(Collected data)
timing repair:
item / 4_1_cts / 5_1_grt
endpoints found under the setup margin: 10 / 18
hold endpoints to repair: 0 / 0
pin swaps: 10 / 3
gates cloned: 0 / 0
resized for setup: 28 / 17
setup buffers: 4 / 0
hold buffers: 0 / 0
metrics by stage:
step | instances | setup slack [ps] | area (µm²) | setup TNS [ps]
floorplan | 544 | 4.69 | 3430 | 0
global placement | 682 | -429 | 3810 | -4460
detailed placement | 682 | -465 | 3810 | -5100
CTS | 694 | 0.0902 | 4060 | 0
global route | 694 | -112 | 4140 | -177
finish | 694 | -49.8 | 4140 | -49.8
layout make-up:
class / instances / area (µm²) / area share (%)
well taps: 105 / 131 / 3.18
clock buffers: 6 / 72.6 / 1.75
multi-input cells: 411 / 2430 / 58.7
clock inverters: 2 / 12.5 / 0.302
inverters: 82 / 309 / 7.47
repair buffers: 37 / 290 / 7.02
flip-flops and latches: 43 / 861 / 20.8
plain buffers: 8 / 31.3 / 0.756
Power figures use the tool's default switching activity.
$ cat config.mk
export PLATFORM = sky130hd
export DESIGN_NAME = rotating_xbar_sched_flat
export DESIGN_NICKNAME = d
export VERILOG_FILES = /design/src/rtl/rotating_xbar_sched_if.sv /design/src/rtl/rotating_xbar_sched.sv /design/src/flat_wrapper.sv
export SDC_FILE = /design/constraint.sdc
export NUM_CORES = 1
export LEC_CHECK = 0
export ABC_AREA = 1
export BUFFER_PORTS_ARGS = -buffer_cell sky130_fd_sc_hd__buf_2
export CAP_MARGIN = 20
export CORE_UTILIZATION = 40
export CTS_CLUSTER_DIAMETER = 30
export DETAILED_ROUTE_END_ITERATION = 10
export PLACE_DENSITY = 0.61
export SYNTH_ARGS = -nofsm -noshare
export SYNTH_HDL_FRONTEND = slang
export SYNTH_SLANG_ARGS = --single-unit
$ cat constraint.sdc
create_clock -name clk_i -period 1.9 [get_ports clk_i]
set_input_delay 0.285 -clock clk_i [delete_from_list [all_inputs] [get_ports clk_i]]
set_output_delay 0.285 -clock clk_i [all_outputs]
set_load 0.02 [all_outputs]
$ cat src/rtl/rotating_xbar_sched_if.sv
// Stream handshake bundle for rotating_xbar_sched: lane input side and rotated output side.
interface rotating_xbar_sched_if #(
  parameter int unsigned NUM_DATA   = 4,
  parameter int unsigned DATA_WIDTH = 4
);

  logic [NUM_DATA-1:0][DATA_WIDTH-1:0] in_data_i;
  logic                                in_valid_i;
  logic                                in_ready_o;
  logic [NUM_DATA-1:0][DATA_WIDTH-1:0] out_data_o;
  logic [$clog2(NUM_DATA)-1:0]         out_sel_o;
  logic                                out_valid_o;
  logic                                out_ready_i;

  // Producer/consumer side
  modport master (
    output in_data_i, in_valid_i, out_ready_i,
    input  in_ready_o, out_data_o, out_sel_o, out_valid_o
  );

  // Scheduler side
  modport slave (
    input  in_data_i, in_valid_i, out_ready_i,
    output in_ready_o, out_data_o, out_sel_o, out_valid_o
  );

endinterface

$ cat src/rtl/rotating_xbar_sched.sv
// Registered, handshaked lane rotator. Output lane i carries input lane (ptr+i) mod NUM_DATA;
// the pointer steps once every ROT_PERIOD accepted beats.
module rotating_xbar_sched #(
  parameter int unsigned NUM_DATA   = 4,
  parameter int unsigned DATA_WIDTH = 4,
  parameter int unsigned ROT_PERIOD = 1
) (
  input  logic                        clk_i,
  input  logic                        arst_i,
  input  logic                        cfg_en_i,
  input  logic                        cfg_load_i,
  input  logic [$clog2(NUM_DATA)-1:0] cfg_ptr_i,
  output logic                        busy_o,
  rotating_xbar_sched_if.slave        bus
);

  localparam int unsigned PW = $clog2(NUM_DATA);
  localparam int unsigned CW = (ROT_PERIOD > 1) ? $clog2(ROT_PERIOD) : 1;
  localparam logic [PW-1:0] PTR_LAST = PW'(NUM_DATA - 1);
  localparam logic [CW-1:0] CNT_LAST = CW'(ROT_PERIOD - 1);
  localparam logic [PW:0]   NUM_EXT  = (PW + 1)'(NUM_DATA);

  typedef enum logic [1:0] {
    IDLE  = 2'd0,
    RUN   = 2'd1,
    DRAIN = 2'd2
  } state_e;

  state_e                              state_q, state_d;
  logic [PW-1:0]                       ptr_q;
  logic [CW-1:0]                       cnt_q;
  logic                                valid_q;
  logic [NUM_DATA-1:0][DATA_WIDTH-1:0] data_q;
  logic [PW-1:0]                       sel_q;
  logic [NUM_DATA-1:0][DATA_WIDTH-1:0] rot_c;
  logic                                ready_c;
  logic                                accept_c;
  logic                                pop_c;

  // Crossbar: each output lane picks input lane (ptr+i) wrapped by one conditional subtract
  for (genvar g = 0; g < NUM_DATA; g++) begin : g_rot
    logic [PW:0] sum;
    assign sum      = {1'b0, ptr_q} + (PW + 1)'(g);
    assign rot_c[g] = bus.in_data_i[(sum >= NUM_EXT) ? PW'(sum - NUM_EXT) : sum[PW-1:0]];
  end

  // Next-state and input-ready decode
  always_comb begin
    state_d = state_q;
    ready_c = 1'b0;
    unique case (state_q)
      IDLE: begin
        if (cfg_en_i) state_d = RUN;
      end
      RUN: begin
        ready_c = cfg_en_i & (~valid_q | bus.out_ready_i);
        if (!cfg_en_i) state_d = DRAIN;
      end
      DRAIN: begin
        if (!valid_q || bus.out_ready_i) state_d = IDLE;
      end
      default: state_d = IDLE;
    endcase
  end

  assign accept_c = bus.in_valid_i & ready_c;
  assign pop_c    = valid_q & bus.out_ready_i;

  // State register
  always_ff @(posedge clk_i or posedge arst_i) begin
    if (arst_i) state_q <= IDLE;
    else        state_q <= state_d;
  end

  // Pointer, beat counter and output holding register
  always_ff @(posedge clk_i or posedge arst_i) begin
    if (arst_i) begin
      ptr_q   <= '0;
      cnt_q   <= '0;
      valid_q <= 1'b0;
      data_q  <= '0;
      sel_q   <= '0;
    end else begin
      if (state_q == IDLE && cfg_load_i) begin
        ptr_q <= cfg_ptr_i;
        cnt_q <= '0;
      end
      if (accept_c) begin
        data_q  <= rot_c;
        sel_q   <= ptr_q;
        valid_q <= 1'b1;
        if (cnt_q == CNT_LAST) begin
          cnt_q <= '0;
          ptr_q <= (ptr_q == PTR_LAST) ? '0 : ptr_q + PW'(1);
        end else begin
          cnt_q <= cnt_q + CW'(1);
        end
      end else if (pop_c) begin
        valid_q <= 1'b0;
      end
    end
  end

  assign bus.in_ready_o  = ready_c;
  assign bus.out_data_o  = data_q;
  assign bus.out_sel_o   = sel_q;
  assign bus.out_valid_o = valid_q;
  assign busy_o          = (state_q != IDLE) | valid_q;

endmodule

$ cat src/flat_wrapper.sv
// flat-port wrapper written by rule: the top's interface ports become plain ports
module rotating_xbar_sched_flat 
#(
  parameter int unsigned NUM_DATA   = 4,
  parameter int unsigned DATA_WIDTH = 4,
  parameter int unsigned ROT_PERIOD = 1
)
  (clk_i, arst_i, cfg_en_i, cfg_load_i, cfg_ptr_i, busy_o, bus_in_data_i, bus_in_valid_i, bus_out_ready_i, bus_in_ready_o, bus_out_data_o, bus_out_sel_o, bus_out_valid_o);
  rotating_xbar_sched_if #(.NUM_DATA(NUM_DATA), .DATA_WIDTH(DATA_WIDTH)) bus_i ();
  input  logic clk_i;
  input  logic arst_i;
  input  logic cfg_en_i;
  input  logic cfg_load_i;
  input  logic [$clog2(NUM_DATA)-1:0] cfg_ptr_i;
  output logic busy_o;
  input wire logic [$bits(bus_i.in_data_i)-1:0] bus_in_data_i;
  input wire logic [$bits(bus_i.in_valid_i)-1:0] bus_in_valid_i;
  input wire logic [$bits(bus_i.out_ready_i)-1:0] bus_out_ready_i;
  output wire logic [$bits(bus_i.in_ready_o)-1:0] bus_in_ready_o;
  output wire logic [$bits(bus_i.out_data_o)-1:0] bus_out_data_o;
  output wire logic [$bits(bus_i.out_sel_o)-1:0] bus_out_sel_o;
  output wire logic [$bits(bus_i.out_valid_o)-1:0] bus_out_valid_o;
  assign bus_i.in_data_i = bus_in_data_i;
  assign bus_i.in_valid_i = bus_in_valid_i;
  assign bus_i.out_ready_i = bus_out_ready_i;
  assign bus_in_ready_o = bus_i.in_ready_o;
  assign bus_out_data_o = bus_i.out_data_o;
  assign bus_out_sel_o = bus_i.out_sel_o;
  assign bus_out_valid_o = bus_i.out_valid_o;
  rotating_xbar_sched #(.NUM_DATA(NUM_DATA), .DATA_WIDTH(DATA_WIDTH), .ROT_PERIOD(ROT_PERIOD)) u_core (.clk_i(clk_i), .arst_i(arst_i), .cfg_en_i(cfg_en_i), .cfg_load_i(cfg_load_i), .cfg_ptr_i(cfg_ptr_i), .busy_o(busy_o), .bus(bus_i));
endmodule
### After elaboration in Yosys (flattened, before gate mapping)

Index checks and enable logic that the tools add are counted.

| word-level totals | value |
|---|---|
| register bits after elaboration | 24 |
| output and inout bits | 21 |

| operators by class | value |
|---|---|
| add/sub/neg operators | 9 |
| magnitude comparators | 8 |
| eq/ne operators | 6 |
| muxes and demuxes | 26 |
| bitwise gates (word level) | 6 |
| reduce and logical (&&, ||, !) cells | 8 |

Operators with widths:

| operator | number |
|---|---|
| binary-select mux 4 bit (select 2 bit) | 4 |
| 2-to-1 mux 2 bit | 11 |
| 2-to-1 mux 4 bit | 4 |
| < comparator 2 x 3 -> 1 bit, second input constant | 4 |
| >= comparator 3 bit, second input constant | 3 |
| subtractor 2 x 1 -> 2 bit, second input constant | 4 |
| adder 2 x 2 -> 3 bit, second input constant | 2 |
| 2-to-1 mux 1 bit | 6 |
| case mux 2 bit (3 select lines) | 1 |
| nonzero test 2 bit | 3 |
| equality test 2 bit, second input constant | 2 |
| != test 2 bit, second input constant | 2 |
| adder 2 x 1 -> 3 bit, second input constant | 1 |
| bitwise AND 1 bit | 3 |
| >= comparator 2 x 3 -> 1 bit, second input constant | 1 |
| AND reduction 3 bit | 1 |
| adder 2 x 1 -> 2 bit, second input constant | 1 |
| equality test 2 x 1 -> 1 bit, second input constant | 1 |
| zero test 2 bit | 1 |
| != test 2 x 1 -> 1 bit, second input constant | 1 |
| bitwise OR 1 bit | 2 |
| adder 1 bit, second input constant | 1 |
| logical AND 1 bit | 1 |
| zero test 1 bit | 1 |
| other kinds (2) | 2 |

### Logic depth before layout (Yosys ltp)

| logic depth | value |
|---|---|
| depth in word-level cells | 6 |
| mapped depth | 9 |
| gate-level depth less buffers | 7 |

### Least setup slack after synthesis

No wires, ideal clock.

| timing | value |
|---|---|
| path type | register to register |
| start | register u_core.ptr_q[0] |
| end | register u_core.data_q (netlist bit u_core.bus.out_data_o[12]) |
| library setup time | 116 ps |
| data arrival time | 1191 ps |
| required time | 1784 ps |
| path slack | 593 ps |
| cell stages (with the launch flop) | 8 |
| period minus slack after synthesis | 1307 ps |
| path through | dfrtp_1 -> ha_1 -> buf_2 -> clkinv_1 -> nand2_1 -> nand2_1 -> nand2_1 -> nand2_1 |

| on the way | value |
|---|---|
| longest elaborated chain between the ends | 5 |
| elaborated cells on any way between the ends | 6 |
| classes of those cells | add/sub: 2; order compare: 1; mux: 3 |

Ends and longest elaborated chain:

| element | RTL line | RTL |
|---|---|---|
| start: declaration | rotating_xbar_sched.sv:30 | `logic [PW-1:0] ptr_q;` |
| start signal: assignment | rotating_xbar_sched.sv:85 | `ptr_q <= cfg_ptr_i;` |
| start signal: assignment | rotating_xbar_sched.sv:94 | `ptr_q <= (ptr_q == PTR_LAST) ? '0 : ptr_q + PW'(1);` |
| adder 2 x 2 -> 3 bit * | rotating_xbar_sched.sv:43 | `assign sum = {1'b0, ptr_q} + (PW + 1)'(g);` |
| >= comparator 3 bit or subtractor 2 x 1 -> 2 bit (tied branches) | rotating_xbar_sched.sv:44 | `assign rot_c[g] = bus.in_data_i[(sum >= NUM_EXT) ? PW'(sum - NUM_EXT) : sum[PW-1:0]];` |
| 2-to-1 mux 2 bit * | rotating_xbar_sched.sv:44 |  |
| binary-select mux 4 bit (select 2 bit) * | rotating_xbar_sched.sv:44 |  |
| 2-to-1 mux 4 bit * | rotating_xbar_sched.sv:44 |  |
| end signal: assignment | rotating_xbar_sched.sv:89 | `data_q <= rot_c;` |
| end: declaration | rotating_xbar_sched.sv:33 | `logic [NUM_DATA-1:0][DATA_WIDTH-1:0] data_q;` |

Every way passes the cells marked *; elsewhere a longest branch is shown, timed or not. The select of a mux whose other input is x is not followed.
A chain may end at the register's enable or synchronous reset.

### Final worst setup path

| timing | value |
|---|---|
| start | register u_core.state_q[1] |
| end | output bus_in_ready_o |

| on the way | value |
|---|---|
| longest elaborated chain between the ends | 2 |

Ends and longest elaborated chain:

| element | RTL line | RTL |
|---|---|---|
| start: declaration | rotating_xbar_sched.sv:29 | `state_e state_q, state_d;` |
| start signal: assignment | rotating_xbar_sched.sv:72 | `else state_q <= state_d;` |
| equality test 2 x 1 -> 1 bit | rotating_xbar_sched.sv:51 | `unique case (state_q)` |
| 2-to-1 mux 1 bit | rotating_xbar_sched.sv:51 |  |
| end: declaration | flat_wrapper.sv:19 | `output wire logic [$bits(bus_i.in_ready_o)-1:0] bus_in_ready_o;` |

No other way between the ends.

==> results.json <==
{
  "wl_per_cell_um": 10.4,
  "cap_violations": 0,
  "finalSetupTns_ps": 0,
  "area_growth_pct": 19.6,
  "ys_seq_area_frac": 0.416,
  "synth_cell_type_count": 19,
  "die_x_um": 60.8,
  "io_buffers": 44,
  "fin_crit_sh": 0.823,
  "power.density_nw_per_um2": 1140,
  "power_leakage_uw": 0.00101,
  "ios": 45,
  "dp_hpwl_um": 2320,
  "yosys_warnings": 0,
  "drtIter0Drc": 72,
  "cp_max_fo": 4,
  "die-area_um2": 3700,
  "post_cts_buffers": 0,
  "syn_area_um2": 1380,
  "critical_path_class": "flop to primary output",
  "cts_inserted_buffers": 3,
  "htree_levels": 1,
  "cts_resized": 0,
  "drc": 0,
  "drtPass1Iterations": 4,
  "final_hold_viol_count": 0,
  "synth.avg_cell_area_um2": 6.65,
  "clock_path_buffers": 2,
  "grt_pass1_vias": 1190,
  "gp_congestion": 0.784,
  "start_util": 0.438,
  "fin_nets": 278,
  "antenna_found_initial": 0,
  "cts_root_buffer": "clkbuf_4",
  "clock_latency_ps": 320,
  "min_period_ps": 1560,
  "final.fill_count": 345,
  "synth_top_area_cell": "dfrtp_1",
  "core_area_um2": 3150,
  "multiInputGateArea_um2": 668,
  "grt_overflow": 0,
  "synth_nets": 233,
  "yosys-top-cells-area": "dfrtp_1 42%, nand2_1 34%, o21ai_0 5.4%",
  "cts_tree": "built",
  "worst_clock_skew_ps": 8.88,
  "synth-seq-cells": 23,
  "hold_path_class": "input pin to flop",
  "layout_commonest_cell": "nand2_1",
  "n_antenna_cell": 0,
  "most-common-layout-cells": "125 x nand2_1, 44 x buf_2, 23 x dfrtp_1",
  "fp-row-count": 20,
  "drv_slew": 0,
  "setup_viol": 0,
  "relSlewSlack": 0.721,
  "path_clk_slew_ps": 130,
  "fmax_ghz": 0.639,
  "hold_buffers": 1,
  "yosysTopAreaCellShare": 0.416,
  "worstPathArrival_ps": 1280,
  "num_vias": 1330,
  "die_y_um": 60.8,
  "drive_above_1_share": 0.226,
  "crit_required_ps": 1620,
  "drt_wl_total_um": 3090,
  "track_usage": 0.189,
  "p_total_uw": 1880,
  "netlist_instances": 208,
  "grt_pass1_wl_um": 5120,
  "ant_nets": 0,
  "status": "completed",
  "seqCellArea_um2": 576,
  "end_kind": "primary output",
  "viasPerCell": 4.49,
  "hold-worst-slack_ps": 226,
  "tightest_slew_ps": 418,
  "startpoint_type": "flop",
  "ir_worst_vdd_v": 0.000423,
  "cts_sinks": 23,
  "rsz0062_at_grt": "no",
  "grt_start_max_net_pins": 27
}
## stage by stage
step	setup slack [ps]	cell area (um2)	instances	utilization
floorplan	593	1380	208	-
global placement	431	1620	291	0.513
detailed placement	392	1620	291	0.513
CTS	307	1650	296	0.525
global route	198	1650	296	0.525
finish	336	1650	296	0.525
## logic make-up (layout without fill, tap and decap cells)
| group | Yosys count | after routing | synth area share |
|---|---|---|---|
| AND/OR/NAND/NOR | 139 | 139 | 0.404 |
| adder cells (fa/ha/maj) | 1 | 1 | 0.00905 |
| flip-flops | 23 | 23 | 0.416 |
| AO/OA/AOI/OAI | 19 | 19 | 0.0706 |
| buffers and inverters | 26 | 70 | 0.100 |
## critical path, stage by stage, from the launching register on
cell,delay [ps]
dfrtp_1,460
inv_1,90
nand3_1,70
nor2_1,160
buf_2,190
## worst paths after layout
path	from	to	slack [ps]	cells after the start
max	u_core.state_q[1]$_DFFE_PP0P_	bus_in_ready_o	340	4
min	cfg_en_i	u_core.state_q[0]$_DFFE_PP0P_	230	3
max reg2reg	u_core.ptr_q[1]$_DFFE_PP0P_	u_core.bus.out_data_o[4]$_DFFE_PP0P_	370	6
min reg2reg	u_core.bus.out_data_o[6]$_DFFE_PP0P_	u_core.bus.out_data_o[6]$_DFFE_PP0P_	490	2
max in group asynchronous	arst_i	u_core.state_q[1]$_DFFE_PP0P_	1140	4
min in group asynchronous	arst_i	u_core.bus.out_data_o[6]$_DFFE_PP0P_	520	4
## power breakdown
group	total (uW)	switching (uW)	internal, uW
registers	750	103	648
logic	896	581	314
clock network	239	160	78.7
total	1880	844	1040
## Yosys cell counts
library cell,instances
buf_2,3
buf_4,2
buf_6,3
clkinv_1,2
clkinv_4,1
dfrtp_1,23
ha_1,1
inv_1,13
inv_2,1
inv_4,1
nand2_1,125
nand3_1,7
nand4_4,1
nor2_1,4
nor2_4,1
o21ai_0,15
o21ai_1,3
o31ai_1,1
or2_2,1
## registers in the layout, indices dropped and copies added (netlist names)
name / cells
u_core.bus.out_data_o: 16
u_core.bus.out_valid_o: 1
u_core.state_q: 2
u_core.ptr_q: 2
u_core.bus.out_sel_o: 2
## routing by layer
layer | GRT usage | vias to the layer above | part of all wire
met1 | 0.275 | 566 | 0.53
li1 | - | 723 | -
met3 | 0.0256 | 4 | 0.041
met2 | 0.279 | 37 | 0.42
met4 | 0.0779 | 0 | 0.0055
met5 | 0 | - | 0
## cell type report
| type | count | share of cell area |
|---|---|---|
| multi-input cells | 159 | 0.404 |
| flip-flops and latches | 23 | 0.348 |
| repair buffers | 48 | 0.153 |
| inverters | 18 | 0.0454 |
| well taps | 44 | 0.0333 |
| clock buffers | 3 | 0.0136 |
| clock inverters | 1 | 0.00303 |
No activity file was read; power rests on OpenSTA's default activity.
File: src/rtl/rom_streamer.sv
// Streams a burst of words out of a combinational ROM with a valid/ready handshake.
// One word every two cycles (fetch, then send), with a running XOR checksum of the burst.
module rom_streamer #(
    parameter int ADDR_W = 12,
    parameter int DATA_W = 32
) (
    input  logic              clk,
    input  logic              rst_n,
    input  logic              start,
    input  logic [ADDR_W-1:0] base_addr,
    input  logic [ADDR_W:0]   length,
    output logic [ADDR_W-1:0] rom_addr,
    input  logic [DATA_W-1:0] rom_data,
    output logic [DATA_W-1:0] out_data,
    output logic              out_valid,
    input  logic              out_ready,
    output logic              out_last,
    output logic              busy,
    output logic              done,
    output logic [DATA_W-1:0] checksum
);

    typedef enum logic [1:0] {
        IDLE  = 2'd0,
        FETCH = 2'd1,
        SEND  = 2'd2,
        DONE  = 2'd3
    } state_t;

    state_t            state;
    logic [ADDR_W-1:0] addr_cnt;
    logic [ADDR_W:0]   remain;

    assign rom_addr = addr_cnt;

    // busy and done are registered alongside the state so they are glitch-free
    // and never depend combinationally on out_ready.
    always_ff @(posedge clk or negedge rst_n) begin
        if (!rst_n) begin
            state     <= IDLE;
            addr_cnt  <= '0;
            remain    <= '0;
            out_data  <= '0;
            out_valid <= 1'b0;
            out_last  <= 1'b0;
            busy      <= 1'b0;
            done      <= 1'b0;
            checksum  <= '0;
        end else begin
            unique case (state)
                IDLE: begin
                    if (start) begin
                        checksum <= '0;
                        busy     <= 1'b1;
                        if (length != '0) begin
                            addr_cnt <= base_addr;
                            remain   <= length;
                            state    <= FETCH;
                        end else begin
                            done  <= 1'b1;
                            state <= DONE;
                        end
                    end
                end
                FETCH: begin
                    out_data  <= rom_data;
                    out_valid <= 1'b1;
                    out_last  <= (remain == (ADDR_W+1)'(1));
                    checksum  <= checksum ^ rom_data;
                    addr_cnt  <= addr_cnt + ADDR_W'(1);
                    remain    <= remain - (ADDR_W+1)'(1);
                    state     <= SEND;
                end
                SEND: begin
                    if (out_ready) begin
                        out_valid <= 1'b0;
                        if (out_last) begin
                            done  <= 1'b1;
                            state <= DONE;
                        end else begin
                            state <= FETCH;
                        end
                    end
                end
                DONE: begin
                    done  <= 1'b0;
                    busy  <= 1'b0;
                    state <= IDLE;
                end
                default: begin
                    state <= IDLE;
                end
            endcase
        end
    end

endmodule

REQUIREMENT: Copy every line of the data above in which the string "default" appears.

REPLY:
Power figures use the tool's default switching activity.
      default: state_d = IDLE;
No activity file was read; power rests on OpenSTA's default activity.
                default: begin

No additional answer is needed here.